=== Section Start ===

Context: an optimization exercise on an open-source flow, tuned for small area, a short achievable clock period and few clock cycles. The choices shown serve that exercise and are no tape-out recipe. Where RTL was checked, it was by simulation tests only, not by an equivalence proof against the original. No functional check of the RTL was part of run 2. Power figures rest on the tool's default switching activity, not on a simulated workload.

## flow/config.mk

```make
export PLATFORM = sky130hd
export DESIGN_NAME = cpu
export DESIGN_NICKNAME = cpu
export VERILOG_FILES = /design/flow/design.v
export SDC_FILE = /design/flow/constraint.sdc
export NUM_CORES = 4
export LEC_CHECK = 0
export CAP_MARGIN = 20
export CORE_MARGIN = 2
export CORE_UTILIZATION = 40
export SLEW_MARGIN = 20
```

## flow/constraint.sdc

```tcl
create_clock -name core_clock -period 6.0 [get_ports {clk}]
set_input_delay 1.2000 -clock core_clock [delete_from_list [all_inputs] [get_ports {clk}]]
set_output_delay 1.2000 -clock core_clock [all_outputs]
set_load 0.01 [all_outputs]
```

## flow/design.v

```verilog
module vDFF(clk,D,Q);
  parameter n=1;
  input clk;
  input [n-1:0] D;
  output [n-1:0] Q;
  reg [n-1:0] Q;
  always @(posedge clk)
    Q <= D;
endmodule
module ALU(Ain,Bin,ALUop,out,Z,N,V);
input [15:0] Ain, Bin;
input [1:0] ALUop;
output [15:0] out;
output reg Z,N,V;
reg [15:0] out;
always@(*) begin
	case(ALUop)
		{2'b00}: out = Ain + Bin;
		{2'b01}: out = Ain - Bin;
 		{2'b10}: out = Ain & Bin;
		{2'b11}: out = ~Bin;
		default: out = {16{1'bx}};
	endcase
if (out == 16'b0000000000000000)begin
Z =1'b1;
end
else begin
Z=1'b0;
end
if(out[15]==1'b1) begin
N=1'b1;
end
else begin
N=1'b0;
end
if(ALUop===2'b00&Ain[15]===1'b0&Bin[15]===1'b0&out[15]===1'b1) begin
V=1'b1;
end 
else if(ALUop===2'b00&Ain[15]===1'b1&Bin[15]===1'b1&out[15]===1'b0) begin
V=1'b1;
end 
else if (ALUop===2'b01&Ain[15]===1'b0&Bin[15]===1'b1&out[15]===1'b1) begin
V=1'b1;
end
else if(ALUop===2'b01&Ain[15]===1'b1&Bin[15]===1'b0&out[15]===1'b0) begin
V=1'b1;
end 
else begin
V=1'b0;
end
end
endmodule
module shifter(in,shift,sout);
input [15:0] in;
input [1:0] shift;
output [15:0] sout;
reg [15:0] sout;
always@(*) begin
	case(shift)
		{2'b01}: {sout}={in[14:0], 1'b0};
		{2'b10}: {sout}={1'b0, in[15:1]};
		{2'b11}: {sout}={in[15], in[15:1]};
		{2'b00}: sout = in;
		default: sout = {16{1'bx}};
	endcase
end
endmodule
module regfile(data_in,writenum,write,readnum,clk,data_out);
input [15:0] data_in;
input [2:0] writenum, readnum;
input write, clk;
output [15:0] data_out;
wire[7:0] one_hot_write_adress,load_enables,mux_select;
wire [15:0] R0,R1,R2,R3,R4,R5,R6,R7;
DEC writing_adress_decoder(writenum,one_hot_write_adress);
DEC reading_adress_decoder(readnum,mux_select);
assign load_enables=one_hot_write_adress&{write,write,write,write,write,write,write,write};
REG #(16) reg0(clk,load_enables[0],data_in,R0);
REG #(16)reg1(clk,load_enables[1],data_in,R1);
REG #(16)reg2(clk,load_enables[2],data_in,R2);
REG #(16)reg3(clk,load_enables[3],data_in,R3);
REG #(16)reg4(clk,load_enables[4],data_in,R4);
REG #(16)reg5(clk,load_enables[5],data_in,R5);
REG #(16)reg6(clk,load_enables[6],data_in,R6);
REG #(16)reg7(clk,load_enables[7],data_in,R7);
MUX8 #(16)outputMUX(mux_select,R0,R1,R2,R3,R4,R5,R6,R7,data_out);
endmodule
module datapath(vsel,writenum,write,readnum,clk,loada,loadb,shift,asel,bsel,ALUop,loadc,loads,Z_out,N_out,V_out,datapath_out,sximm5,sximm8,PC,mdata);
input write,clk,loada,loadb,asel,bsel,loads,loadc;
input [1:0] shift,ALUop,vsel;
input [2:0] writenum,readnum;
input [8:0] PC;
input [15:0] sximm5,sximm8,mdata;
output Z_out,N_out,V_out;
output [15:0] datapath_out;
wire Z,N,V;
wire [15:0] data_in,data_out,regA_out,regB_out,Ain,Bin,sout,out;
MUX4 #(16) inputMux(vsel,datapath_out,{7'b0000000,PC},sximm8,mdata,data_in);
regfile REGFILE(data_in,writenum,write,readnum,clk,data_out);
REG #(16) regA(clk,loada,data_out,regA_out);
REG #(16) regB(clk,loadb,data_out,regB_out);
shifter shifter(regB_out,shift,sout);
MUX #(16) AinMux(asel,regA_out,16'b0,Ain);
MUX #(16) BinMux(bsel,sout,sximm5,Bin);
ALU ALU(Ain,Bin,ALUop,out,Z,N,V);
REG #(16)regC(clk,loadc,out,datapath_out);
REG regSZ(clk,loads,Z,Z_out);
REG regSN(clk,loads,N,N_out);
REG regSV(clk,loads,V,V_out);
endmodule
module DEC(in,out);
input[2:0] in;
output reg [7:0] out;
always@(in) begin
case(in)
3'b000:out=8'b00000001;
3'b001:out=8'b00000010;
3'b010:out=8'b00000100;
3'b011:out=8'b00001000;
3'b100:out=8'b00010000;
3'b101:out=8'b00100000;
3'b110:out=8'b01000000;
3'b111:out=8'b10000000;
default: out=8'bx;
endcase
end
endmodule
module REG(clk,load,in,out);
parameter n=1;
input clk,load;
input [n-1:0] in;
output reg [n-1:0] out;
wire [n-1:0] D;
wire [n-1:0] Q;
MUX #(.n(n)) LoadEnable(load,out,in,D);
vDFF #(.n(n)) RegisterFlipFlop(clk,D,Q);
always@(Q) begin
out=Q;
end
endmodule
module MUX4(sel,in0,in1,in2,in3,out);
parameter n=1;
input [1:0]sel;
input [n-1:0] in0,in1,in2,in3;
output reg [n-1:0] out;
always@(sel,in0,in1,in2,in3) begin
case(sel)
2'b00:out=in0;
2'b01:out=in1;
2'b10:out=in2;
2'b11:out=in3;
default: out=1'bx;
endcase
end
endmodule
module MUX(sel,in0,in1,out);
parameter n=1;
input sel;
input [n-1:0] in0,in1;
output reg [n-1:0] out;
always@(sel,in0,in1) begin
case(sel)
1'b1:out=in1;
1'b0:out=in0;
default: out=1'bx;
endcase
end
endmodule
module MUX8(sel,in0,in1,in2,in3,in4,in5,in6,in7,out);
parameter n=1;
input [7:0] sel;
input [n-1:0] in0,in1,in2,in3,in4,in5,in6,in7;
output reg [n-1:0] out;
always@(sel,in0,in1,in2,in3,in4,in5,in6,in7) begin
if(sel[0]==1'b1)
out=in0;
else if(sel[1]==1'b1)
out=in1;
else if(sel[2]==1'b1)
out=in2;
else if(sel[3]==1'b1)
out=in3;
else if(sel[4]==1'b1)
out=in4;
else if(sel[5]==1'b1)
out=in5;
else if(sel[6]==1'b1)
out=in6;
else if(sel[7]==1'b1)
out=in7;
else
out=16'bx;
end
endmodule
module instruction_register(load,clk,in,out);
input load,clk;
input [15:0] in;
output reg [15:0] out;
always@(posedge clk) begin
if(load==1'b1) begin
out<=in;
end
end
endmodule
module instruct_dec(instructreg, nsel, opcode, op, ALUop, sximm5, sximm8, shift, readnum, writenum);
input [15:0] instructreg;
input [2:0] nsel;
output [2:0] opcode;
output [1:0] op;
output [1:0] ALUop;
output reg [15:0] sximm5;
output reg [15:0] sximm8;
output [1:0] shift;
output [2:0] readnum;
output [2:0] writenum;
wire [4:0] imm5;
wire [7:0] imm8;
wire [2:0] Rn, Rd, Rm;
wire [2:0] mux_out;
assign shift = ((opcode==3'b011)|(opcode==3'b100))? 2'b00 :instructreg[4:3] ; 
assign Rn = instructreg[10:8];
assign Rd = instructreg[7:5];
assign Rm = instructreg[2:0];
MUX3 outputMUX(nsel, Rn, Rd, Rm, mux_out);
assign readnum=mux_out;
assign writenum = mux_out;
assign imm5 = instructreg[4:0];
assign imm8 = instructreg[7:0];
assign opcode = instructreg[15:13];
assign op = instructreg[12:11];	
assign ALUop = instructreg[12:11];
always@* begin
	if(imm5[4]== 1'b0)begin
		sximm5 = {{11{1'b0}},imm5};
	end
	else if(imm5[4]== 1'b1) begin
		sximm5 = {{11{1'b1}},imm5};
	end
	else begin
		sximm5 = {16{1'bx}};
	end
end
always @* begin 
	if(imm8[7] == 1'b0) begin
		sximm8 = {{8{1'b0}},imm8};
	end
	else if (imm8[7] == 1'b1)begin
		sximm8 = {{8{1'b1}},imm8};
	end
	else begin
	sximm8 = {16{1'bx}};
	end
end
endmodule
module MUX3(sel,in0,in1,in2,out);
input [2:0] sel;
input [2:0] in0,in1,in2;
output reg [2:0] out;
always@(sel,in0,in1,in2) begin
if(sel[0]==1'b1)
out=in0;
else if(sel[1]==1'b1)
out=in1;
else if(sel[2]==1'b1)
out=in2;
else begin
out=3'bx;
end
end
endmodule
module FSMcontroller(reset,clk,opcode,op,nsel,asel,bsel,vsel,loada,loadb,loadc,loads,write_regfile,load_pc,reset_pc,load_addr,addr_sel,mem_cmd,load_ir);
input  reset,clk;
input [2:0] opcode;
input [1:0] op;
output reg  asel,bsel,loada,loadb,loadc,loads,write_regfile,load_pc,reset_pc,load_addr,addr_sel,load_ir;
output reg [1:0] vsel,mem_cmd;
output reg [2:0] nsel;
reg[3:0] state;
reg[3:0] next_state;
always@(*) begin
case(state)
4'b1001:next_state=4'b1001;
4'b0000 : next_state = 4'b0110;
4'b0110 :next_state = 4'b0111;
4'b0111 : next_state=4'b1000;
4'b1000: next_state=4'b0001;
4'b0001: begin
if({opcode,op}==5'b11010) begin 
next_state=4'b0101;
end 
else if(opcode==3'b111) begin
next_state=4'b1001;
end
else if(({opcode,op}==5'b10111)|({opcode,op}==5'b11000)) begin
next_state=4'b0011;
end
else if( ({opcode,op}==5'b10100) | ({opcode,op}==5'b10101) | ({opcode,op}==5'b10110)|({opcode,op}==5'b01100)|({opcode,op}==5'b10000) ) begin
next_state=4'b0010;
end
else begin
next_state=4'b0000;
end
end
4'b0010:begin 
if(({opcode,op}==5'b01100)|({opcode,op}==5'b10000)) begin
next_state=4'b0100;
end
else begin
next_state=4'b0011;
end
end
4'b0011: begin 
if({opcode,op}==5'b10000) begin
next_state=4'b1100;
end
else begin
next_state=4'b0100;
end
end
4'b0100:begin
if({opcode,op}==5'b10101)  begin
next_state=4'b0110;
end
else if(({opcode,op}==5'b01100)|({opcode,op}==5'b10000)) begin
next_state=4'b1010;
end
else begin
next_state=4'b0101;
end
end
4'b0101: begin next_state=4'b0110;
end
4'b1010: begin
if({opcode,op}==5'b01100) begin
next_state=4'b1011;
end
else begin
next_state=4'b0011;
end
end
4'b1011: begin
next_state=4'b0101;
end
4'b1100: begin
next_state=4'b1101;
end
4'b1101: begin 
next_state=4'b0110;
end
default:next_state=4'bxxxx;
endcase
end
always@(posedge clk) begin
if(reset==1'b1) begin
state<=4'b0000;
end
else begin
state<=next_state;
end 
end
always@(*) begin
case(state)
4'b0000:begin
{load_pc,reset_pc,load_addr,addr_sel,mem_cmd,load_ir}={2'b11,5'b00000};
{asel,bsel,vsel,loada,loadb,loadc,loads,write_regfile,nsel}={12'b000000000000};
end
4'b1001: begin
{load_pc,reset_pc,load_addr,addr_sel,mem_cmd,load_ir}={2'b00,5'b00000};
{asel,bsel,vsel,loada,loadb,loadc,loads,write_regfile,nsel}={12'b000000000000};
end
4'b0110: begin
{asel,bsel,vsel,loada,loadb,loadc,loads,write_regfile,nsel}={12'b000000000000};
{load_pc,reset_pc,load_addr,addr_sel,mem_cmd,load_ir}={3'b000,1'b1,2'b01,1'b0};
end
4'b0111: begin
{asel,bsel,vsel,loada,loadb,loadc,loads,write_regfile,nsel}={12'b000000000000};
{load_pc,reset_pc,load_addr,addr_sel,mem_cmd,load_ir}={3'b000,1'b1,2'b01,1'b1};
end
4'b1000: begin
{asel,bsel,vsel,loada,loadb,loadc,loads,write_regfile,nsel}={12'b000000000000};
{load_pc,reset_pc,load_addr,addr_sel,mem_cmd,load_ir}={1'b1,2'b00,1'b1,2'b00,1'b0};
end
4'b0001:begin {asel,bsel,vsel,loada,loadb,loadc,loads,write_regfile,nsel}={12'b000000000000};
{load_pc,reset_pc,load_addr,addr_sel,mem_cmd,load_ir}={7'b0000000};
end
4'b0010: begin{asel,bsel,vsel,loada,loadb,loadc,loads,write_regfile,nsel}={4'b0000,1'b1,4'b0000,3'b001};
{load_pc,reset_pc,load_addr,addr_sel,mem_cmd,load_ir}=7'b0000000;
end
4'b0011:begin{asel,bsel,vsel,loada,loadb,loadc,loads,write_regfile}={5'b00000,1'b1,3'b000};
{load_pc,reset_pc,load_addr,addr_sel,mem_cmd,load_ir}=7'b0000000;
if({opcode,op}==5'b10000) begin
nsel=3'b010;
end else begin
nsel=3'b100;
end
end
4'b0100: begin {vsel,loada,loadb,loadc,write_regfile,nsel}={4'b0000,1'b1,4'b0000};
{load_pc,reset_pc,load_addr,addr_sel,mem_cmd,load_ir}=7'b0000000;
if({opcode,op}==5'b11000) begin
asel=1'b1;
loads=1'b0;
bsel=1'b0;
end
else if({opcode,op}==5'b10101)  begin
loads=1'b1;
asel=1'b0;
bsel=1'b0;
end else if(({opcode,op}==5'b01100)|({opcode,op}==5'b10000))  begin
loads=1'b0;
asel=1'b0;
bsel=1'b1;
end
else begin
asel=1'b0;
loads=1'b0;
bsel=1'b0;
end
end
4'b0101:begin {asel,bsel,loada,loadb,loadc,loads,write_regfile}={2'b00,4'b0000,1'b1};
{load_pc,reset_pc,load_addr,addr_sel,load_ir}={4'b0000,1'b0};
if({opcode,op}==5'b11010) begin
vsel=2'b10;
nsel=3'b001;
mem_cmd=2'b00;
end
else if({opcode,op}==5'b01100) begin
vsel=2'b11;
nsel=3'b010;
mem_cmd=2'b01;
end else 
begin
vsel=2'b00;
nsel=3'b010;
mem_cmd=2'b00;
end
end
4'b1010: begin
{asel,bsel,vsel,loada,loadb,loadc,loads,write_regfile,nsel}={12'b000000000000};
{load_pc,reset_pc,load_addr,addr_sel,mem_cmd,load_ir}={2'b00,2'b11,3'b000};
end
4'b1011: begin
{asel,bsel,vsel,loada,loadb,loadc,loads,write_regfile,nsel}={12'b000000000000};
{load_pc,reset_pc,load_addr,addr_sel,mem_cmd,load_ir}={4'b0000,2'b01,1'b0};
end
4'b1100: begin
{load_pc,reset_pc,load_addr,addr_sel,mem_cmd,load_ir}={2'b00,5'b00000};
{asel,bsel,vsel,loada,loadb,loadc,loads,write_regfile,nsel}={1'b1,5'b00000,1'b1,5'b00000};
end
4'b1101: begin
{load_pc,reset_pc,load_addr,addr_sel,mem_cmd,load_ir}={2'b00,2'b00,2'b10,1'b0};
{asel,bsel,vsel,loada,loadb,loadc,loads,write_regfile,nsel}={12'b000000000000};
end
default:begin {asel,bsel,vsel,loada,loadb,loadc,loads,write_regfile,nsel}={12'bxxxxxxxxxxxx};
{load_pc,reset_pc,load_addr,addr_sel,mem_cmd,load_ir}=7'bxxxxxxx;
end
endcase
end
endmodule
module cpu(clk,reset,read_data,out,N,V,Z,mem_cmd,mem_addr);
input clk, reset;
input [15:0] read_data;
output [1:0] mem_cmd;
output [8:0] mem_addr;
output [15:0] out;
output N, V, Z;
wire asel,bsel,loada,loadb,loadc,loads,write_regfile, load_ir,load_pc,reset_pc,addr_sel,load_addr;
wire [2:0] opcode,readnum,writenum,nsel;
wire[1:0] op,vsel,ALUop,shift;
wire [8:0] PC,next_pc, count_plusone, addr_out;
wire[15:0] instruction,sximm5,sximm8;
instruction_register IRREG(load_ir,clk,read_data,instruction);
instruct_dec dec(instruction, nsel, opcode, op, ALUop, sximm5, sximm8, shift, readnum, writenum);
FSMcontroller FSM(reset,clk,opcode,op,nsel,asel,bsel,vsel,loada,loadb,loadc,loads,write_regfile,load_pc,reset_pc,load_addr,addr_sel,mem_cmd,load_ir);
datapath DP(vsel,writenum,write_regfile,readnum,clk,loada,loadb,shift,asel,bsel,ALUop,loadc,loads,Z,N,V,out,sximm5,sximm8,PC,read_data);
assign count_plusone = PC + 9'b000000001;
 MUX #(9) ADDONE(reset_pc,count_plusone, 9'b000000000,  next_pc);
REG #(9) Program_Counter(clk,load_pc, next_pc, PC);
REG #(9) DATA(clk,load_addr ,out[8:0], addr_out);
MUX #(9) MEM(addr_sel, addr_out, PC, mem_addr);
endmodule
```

=== Section End ===
=== Section Start ===

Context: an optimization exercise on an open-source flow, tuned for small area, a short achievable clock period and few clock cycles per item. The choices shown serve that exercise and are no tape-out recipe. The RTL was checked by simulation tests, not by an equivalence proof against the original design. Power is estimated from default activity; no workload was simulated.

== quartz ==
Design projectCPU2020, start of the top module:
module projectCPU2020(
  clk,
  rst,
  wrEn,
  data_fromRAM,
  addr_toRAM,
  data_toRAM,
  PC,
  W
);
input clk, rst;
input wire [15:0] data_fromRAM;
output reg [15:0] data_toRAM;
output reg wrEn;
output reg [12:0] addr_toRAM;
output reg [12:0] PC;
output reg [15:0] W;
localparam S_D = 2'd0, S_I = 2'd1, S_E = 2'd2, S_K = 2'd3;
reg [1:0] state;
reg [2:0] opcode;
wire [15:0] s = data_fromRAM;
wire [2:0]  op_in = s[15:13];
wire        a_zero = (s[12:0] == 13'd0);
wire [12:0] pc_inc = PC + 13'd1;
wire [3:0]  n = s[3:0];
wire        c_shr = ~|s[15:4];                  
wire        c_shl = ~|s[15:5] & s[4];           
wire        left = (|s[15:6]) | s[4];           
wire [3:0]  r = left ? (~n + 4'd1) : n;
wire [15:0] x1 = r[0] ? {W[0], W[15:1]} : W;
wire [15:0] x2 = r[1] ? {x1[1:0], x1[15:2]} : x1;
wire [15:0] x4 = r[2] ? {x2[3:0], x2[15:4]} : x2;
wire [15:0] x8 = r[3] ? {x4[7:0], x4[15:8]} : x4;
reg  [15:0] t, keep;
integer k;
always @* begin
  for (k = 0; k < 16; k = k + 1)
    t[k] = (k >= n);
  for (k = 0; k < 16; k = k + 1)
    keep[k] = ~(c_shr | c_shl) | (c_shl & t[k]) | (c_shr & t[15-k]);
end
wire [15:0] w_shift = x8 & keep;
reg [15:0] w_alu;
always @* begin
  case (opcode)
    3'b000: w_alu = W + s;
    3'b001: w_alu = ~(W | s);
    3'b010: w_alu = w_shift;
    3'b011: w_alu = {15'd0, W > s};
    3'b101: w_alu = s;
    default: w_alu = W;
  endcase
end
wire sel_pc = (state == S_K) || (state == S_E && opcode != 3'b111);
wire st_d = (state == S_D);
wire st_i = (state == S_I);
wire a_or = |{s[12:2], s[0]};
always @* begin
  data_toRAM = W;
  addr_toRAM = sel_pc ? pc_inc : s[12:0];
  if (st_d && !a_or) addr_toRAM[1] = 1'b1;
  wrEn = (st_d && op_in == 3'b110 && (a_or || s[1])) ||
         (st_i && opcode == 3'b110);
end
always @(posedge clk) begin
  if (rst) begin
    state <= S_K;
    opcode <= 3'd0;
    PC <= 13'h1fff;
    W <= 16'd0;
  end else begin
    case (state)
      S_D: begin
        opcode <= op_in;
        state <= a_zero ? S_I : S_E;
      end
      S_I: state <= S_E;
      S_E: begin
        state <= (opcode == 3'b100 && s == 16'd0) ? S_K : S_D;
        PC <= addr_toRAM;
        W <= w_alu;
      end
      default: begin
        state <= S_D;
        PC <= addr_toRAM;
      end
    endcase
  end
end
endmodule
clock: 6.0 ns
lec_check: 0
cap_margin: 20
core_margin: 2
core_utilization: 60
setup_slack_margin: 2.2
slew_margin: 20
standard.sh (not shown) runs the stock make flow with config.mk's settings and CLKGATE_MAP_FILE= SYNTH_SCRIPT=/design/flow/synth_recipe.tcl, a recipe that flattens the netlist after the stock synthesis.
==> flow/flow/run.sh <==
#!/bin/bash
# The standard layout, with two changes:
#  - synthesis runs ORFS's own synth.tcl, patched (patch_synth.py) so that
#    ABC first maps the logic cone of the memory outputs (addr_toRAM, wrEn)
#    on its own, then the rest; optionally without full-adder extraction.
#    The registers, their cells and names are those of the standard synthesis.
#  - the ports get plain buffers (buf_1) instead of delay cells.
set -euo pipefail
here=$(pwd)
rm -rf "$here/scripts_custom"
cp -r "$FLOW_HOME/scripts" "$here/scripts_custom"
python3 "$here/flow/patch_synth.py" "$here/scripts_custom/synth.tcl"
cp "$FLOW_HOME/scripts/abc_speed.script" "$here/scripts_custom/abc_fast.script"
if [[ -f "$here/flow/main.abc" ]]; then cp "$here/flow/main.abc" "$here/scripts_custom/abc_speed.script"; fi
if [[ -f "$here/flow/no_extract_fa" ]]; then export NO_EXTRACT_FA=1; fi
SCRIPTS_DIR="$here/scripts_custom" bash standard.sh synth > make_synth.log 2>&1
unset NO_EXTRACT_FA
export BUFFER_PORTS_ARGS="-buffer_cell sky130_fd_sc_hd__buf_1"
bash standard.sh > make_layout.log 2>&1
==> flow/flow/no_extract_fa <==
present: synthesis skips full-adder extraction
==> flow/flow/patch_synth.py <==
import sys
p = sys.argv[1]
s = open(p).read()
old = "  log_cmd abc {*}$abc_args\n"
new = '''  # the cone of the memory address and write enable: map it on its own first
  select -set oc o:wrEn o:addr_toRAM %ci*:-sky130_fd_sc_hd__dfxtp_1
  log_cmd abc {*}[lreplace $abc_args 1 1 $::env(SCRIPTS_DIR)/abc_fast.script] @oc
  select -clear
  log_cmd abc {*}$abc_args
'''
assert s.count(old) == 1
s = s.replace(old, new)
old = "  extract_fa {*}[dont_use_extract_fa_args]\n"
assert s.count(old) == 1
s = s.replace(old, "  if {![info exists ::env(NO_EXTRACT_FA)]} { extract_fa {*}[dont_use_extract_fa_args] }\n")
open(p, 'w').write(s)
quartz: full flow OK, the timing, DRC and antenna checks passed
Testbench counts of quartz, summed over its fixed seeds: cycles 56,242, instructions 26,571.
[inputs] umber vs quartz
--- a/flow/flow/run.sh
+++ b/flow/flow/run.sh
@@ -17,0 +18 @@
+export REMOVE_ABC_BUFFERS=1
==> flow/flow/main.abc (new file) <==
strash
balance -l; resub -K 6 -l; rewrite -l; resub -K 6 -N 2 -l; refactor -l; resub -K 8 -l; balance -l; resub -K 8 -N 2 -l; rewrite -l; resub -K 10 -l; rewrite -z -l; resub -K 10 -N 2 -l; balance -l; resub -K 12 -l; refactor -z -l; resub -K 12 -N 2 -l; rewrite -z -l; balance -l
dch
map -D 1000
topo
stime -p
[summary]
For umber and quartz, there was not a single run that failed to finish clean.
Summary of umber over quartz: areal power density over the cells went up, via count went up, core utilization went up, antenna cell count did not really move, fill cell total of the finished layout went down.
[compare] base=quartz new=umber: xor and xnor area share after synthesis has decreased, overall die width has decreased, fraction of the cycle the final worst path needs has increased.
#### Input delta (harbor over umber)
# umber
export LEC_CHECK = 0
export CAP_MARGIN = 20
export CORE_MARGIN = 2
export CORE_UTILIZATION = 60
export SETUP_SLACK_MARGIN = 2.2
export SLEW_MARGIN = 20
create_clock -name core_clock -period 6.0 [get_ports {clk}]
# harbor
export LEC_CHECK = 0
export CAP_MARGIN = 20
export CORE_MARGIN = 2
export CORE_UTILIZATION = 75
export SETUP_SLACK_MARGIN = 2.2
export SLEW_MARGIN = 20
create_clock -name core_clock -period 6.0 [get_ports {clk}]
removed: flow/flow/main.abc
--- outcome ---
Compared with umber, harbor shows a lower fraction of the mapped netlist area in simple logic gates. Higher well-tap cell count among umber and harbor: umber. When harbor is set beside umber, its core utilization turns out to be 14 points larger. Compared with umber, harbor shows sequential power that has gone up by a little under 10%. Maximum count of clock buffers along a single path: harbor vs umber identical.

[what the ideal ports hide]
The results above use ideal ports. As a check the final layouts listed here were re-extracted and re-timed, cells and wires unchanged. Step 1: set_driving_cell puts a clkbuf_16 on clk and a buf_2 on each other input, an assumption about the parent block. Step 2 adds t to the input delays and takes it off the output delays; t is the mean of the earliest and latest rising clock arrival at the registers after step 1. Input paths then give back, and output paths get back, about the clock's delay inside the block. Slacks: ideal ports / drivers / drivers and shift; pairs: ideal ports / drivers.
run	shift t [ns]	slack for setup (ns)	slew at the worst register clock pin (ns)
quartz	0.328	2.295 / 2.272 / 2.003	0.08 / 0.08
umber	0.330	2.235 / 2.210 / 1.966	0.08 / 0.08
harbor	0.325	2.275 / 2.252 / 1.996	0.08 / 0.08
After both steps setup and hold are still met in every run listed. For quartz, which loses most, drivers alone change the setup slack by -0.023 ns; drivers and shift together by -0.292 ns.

=== Section End ===

— Exercise —
Where does the word "equivalence" occur in the data? Copy every line that has it.

— Response for this exercise —
Context: an optimization exercise on an open-source flow, tuned for small area, a short achievable clock period and few clock cycles. The choices shown serve that exercise and are no tape-out recipe. Where RTL was checked, it was by simulation tests only, not by an equivalence proof against the original. No functional check of the RTL was part of run 2. Power figures rest on the tool's default switching activity, not on a simulated workload.
Context: an optimization exercise on an open-source flow, tuned for small area, a short achievable clock period and few clock cycles per item. The choices shown serve that exercise and are no tape-out recipe. The RTL was checked by simulation tests, not by an equivalence proof against the original design. Power is estimated from default activity; no workload was simulated.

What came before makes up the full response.